Stored data entries:
**********
$ cat config.mk
export PLATFORM = sky130hd
export DESIGN_NAME = pinfn_regs
export DESIGN_NICKNAME = d
export VERILOG_FILES = /design/src/rtl/pinfn_pkg.sv /design/src/rtl/pinfn_unlock.sv /design/src/rtl/pinfn_decode.sv /design/src/rtl/pinfn_regs.sv
export SDC_FILE = /design/constraint.sdc
export NUM_CORES = 1
export LEC_CHECK = 0
export BUFFER_PORTS_ARGS = -buffer_cell sky130_fd_sc_hd__buf_2
export CAP_MARGIN = 30
export CORE_MARGIN = 4
export CORE_UTILIZATION = 46
export CTS_BUF_LIST = sky130_fd_sc_hd__clkbuf_4
export DETAILED_ROUTE_END_ITERATION = 8
export PLACE_DENSITY = 0.74
export SYNTH_ARGS = -nofsm -noshare
export SYNTH_HDL_FRONTEND = slang
export SYNTH_SLANG_ARGS = --single-unit
$ cat constraint.sdc
create_clock -name clk -period 1.3 [get_ports clk]
set_input_delay 0.195 -clock clk [delete_from_list [all_inputs] [get_ports clk]]
set_output_delay 0.195 -clock clk [all_outputs]
set_load 0.01 [all_outputs]
$ cat src/rtl/pinfn_pkg.sv
package pinfn_pkg;

    localparam int DATA_W   = 16;
    localparam int PROT_W   = 8;
    localparam int ADDR_W   = 2;
    localparam int I2C_BIT  = 1;

    localparam logic [DATA_W-1:0] KEY_OPEN = 16'h0007;
    localparam logic [DATA_W-1:0] KEY_SEAL = 16'h0013;

    typedef enum logic [ADDR_W-1:0] {
        RA_FUNC = 2'd0,
        RA_PROT = 2'd1,
        RA_OPEN = 2'd2,
        RA_SEAL = 2'd3
    } reg_addr_e;

    typedef enum logic [1:0] {
        SQ_IDLE  = 2'd0,
        SQ_ARMED = 2'd1,
        SQ_PEND  = 2'd2
    } seq_e;

    typedef struct packed {
        logic              we;
        reg_addr_e         addr;
        logic [DATA_W-1:0] data;
    } bus_wr_t;

    function automatic logic key_match(input bus_wr_t w, input reg_addr_e a,
                                       input logic [DATA_W-1:0] k);
        return w.we && (w.addr == a) && (w.data == k);
    endfunction

endpackage

$ cat src/rtl/pinfn_unlock.sv
module pinfn_unlock
    import pinfn_pkg::*;
(
    input  logic              clk,
    input  logic              rst,
    input  bus_wr_t           wr,
    output logic              commit,
    output logic [PROT_W-1:0] pend_data
);

    seq_e              state_q, state_d;
    logic [PROT_W-1:0] pend_q,  pend_d;

    always_comb begin
        state_d = state_q;
        pend_d  = pend_q;
        commit  = 1'b0;
        if (wr.we) begin
            if (wr.addr == RA_OPEN) begin
                state_d = key_match(wr, RA_OPEN, KEY_OPEN) ? SQ_ARMED : SQ_IDLE;
            end else if (wr.addr == RA_PROT && state_q == SQ_ARMED) begin
                state_d = SQ_PEND;
                pend_d  = wr.data[PROT_W-1:0];
            end else if (state_q == SQ_PEND && key_match(wr, RA_SEAL, KEY_SEAL)) begin
                state_d = SQ_IDLE;
                commit  = 1'b1;
            end else begin
                state_d = SQ_IDLE;
            end
        end
        if (state_d != SQ_PEND) pend_d = '0;
    end

    always_ff @(posedge clk) begin
        if (rst) begin
            state_q <= SQ_IDLE;
            pend_q  <= '0;
        end else begin
            state_q <= state_d;
            pend_q  <= pend_d;
        end
    end

    assign pend_data = pend_q;

    // the pending stage is only ever entered from an armed sequence
    a_r6_pend_from_armed: assert property (@(posedge clk) disable iff (rst)
        (state_q == SQ_PEND && $past(state_q) != SQ_PEND) |->
            $past(state_q == SQ_ARMED && wr.we && wr.addr == RA_PROT));

    // a correct opening key always arms
    a_r11_open_arms: assert property (@(posedge clk) disable iff (rst)
        key_match(wr, RA_OPEN, KEY_OPEN) |=> state_q == SQ_ARMED);

    // outside the pending stage nothing is held
    a_r7_no_stale_pending: assert property (@(posedge clk) disable iff (rst)
        (state_q != SQ_PEND) |-> pend_q == '0);

endmodule

$ cat src/rtl/pinfn_decode.sv
module pinfn_decode #(
    parameter int NUM_PINS = 4,
    parameter int FIELD_W  = 4,
    parameter int SER_CODE = 1,
    localparam int FUNC_W  = NUM_PINS * FIELD_W
) (
    input  logic [FUNC_W-1:0]   func,
    output logic [NUM_PINS-1:0] pin_serial
);

    for (genvar p = 0; p < NUM_PINS; p++) begin : g_pin
        assign pin_serial[p] = (func[p*FIELD_W +: FIELD_W] == FIELD_W'(SER_CODE));
    end

endmodule

$ cat src/rtl/pinfn_regs.sv
module pinfn_regs
    import pinfn_pkg::*;
#(
    parameter int NUM_PINS = 4,
    parameter int FIELD_W  = 4,
    localparam int FUNC_W  = NUM_PINS * FIELD_W
) (
    input  logic                clk,
    input  logic                rst,
    input  logic                bus_we,
    input  logic [ADDR_W-1:0]   bus_addr,
    input  logic [DATA_W-1:0]   bus_wdata,
    output logic [DATA_W-1:0]   bus_rdata,
    output logic [FUNC_W-1:0]   pin_mode,
    output logic [NUM_PINS-1:0] pin_serial,
    output logic                serial_i2c
);

    bus_wr_t           wr;
    logic [FUNC_W-1:0] func_q;
    logic [PROT_W-1:0] prot_q;
    logic              commit;
    logic [PROT_W-1:0] pend_data;

    assign wr.we   = bus_we;
    assign wr.addr = reg_addr_e'(bus_addr);
    assign wr.data = bus_wdata;

    pinfn_unlock u_unlock (
        .clk       (clk),
        .rst       (rst),
        .wr        (wr),
        .commit    (commit),
        .pend_data (pend_data)
    );

    always_ff @(posedge clk) begin
        if (rst) begin
            func_q <= '0;
            prot_q <= '0;
        end else begin
            if (wr.we && wr.addr == RA_FUNC) func_q <= wr.data[FUNC_W-1:0];
            if (commit)                      prot_q <= pend_data;
        end
    end

    always_comb begin
        bus_rdata = '0;
        unique case (wr.addr)
            RA_FUNC: bus_rdata[FUNC_W-1:0] = func_q;
            RA_PROT: bus_rdata[PROT_W-1:0] = prot_q;
            default: bus_rdata = '0;
        endcase
    end

    pinfn_decode #(.NUM_PINS(NUM_PINS), .FIELD_W(FIELD_W), .SER_CODE(1)) u_decode (
        .func       (func_q),
        .pin_serial (pin_serial)
    );

    assign pin_mode   = func_q;
    assign serial_i2c = prot_q[I2C_BIT];

    // guarded value moves only after a correct sealing write
    a_r4_commit_needs_seal: assert property (@(posedge clk) disable iff (rst)
        !$stable(prot_q) |->
            $past(bus_we && bus_addr == RA_SEAL && bus_wdata == KEY_SEAL));

    // a function write lands exactly
    a_r2_func_loads: assert property (@(posedge clk) disable iff (rst)
        (bus_we && bus_addr == RA_FUNC) |=> pin_mode == $past(bus_wdata[FUNC_W-1:0]));

    // without a function write the fields hold
    a_r2_func_holds: assert property (@(posedge clk) disable iff (rst)
        !(bus_we && bus_addr == RA_FUNC) |=> $stable(pin_mode));

    // key addresses never expose data
    a_r9_keys_zero: assert property (@(posedge clk) disable iff (rst)
        (bus_addr == RA_OPEN || bus_addr == RA_SEAL) |-> bus_rdata == '0);

endmodule

# Word-level counts from Yosys, hierarchy flattened
# Index checks and enable logic that the tools add are counted.
# Widths: inputs -> output; s select.
totals:
  input_bits: 21
  regBits: 34
  word_cells: 37
  out_inout_bits: 37
op_classes:
  mux: 10
  n_eq_ne: 12
  bitwise_logic: 1
  reduce_logical: 10
ops:
  columns: ["cell", "count"]
  rows:
  - ["$eq 16x3->1 const B", 1]
  - ["$eq 16x5->1 const B", 1]
  - ["$eq 4x1->1 const B", 4]
  - ["$pmux 8 s2", 1]
  - ["$mux 8", 1]
  - ["$logic_and 1x1->1", 7]
  - ["$eq 2x2->1 const B", 3]
  - ["$mux 2", 3]
  - ["$mux 1", 5]
  - ["$eq 2x1->1 const B", 2]
  - ["$reduce_and 3->1", 1]
  - ["$logic_not 2->1", 1]
  - ["$ne 2x2->1 const B", 1]
  - ["$reduce_or 2->1", 1]
  - ["$not 1->1", 1]

# Longest topological paths before layout
depth:
  word_depth: 8
  mapped_depth: 6

# Modules after synthesis
# From an unflattened synthesis, not the netlist that was laid out.
hier_totals:
  hier_cells: 182
  hier_area_um2: 1806.7
by_module_without_submodules:
  columns: ["mod", "cells_per_inst", "area_per_inst_um2", "instances"]
  rows:
  - ["pinfn_regs", 123, 1207.4, 1]
  - ["pinfn_unlock", 55, 539.3, 1]
  - ["pinfn_decode", 4, 60.1, 1]

# Worst setup path before layout
# OpenSTA, ideal clock, no wires.
synth_path:
  path_type: "input port to flip-flop"
  from: "input port bus_addr[1]"
  to: "register prot_q[0]"
  path_slack_ns: -0.067
  setup_ns: 0.072
  cell_stages: 5
  n_path_buf: 1
  arrival_ns: 1.296
  required_time_ns: 1.228
  cell_sequence: "buf_4 -> nor4b_4 -> nand4_2 -> nor3_4 -> mux2i_1"
synth_via:
  elab_chain_len: 8
  elab_cells_between_ends: 11
  cone_classes: "eq/ne (3); mux (4); reduce/logical (4)"
synth_rtl:
  columns: ["item", "line_no", "rtl"]
  rows:
  - ["start, declared", "pinfn_regs.sv:11", "input logic [ADDR_W-1:0] bus_addr,"]
  - ["$eq 2x2->1", "pinfn_pkg.sv:32", "return w.we && (w.addr == a) && (w.data == k);"]
  - ["$logic_and 1x1->1 (2 in a row)", "pinfn_pkg.sv:32", null]
  - ["$logic_and 1x1->1", "pinfn_unlock.sv:24", "end else if (state_q == SQ_PEND && key_match(wr, RA_SEAL, KEY_SEAL)) begin"]
  - ["$mux 1", "pinfn_unlock.sv:24", null]
  - ["$mux 1", "pinfn_unlock.sv:21", "end else if (wr.addr == RA_PROT && state_q == SQ_ARMED) begin"]
  - ["$mux 1 *", "pinfn_unlock.sv:19", "if (wr.addr == RA_OPEN) begin"]
  - ["$mux 1 *", "pinfn_unlock.sv:18", "if (wr.we) begin"]
  - ["end signal, assigned", "pinfn_regs.sv:43", "if (commit) prot_q <= pend_data;"]
  - ["end, declared", "pinfn_regs.sv:21", "logic [PROT_W-1:0] prot_q;"]
# Every way passes the cells marked *; elsewhere a longest branch is shown, timed or not.
# A chain may end at the register's enable or synchronous reset.

# Worst setup path in the final report
layout_path:
  from: "register func_q[7] (netlist: pin_mode[7])"
  to: "output port pin_serial[1]"
layout_via:
  elab_chain_len: 1
layout_rtl:
  columns: ["item", "line_no", "rtl"]
  rows:
  - ["start, declared", "pinfn_regs.sv:20", "logic [FUNC_W-1:0] func_q;"]
  - ["start signal, assigned", "pinfn_regs.sv:42", "if (wr.we && wr.addr == RA_FUNC) func_q <= wr.data[FUNC_W-1:0];"]
  - ["$eq 4x1->1", "pinfn_decode.sv:12", "assign pin_serial[p] = (func[p*FIELD_W +: FIELD_W] == FIELD_W'(SER_CODE));"]
  - ["end, declared", "pinfn_regs.sv:15", "output logic [NUM_PINS-1:0] pin_serial,"]
# Every way passes these cells.

==> metrics.md <==
| Metric | Value |
|---|---|
| P_sw | `0.4882 mW` |
| Share of cells above drive strength 1 | `0.4385` |
| Worst Clk Skew | `0.004985 ns` |
| Failing checks | `negative setup slack` |
| First-pass GRT wire length | `6734 um` |
| CP Launch Type | `register` |
| DRT iter0 DRCs | `46` |
| Power Density | `840.6 nW/um^2` |
| RSZ-0062 raised after global routing | `true` |
| Setup tns final | `-0.03841 ns` |
| CTS tree | `yes` |
| Initial antenna violation count | `0` |
| CTS H-Tree Depth | `2` |
| # diodes | `0` |
| Core Area | `3337 um^2` |
| Final WL | `4222 um` |
| Worst path top cell family by delay | `flip-flops` |
| Final Net Count | `280` |
| Area Overhead vs Synth | `42.39%` |
| Slew of the pin with the lowest slew margin | `0.2472 ns` |
| Peak VDD IR | `0.0005501 V` |
| Sw frac | `0.2583` |
| CTS root buf | `clkbuf_4` |
| Result of the run | `complete, but fails checks` |
| Hold_buf cts | `0` |
| Main flop type after synthesis | `dfxtp_1` |
| EDFF count, synth | `0` |
| Net Count, Synth | `199` |
| Number of global-route vias before repair | `1504` |
| Ys async rst share | `0` |
| Final setup margin | `-0.03350 ns` |
| Leak | `0.9791 nW` |
| Proportion of power drawn by the clock network | `0.301` |
| Worst hold stages | `3` |
| Synth Instances | `178` |
| Register area share after synthesis | `0.4311` |
| Arr. time, crit path | `1.14 ns` |
| Critical path depth | `2` |
| Vias per cell | `4.922` |
| Syn avg cell area | `8.871 um^2` |
| DP HPWL | `3243 um` |
| Post-synth top area cell | `dfxtp_1` |
| FP Rows | `21` |
| WP buf/inv | `1` |
| GRT overflow | `0` |
| Final antenna-violating net count | `0` |
| Hold Crit Class | `in -> reg` |
| Crit-path max FO | `4` |
| Tot Pwr | `1.890 mW` |
| Req. time, crit path | `1.11 ns` |
| Largest net degree at the start of global routing | `21` |
| Most area-consuming cells after synthesis | `dfxtp_1 43%, mux2i_1 15%, nand2_1 7.8%, nand2b_1 6.3%, a21oi_1 5.1%` |
| Syn. warnings | `0` |
| Max Root-Sink Buffers | `2` |
| Routed len/inst | `13.80 um` |
| Max-cap violations | `0` |
| P_int | `1.402 mW` |
| DRC errors left | `0` |
| Routed via count | `1506` |
| Worst R2R Path Depth | `5` |
| Sink Count | `34` |
| Fill cells | `288` |
| Crit path largest cell delay | `0.35 ns` |
| Die area | `4434 um^2` |
| Number of port buffers | `57` |
| Final Wtd Congestion | `0.8005` |
| Die Y | `66.59 um` |
| Crit-path slowest cell | `dfxtp_2` |
| # IOs | `58` |
| Register bit total from synthesis | `34` |
| Fin. Hold Viols | `0` |
| Final Max Slew Viols | `0` |
| Register clock-pin slew on the reported worst setup and hold paths | `0.10 ns` |
| Sequential share of power | `0.568` |
| CP endpoint kind | `output pin` |
| Pre-antenna DRT Iters | `4` |
| DP Worst Slack | `-0.2158 ns` |
| Count of cell types in the netlist | `23` |
| Max Freq | `749.9 MHz` |
| Gate power share | `0.131` |
| CP Class | `reg -> out` |
| Period utilisation layout | `1.026` |
| Total CTS buffers | `5` |
| Crit path time final | `1.334 ns` |
| Clock latency on the worst-skew pair | `0.34 ns` |
| Area share of the largest cell type after synthesis | `0.4311` |
| GRT Util Overall | `0.2021` |
| Setup-failing EPs final | `2` |
| Syn Std Cell Area | `1579 um^2` |
| Initial core utilization | `0.4732` |
| Die W | `66.59 um` |
| Max_slew headroom | `0.8329` |
| CP Cell Sequence | `nor4b_2 > buf_2` |
## Yosys cell counts, types with 2 or more instances
master	n
and2_1	9
nand2_1	33
a21oi_1	16
nand2b_1	16
mux2i_1	24
nor2_1	20
buf_4	2
nand4b_1	2
nor2b_1	2
nor4b_1	5
clkbuf_1	4
dfxtp_1	34
## through the flow
| step | instance area, um^2 | hold WS (ns) | instances | util |
|---|---|---|---|---|
| final | 2248 | 0.1095 | 306 | 0.6738 |
| after global routing | 2248 | 0.1094 | 306 | 0.6738 |
| after CTS | 2208 | 0.1033 | 304 | 0.6618 |
| after detailed placement | 2105 | 0.4635 | 294 | 0.6307 |
| after global placement | 2105 | 0.4617 | 294 | 0.6307 |
| after floorplan | 1625 | 0.3310 | 178 | - |
## layout by cell type, fill, tap and decap left out
cell type and count:
a21oi_1 16, and2_1 8, and2_4 1, buf_12 2
buf_2 57, buf_4 22, buf_6 1, clkbuf_4 6
clkinv_1 1, clkinv_2 1, dfxtp_1 22, dfxtp_2 10
dfxtp_4 2, mux2i_1 24, nand2_1 33, nand2b_1 16
nand4_2 1, nand4b_1 2, nor2_1 20, nor2_4 1
nor2b_1 2, nor3_4 1, nor4_4 1, nor4b_1 1
nor4b_2 3, nor4b_4 3, nor4bb_4 1, o21ai_1 1
o21ba_2 1
## registers in the layout, indices dropped and copies added, names as in the netlist
| name | count |
|---|---|
| pin_mode | 16 |
| prot_q | 8 |
| u_unlock.pend_data | 8 |
| u_unlock.state_q | 2 |
## worst paths after layout
check                        startpoint                    end  slack, ns
setup / recovery            pin_mode[7]          pin_serial[1]      -0.03
hold / removal            bus_wdata[10]           pin_mode[10]       0.11
setup reg to reg    u_unlock.state_q[0]  u_unlock.pend_data[6]       0.11
hold reg to reg   u_unlock.pend_data[4]              prot_q[4]       0.48
## power by group through the flow
stage | registers, mW | logic [mW] | clock network [mW]
finish | 1.07 | 0.247 | 0.569
global route | 1.08 | 0.266 | 0.635
CTS | 1.08 | 0.241 | 0.587
detailed placement | 1.10 | 0.235 | 0
global placement | 1.10 | 0.233 | 0
floorplan | 1.10 | 0.0950 | 0
## per-layer routing
| metal | vias up | track usage | share of wire |
|---|---|---|---|
| li1 | 764 | - | - |
| met1 | 696 | 0.2397 | 0.43 |
| met2 | 40 | 0.3453 | 0.49 |
| met3 | 6 | 0.06239 | 0.060 |
| met4 | 0 | 0.06345 | 0.012 |
| met5 | - | 0 | 0 |
## cells by family (layout without fill, tap and decap cells)
| family | count (synthesis) | count (layout) | synth area share |
|---|---|---|---|
| AO/OA/AOI/OAI | 18 | 18 | 0.06022 |
| flip-flops | 34 | 34 | 0.4311 |
| buffers and inverters | 8 | 90 | 0.02455 |
| AND/OR/NAND/NOR | 94 | 94 | 0.3320 |
| multiplexers | 24 | 24 | 0.1521 |
## worst register-to-register path, delay by kind of cell (launching register included)
family | cells | cell delay (ns)
flip-flops | 1 | 0.36
multiplexers | 1 | 0.20
AND/OR/NAND/NOR | 3 | 0.39
buffers and inverters | 1 | 0.15
## area by class of cell
cell class                      instances  area [um^2]  share of cell area
Clock inverter                          2        8.758            0.003895
Tap cell                               46        57.56             0.02560
Sequential cell                        34        700.7              0.3116
Timing Repair Buffer                   82        501.7              0.2231
Clock buffer                            6        45.04             0.02003
Multi-Input combinational cell        136        934.6              0.4157
## repair_timing
item                                    in CTS  in global routing
endpoints found under the setup margin       4                 10
gates resized for setup                     12                  9
cloned                                       0                  0
pin swaps                                    2                  3
setup buffers                                2                  2
Power figures use the tool's default switching activity.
**********
Report back each line of the entries that holds the string "Initial".

» Your response:
| Initial antenna violation count | `0` |
| Initial core utilization | `0.4732` |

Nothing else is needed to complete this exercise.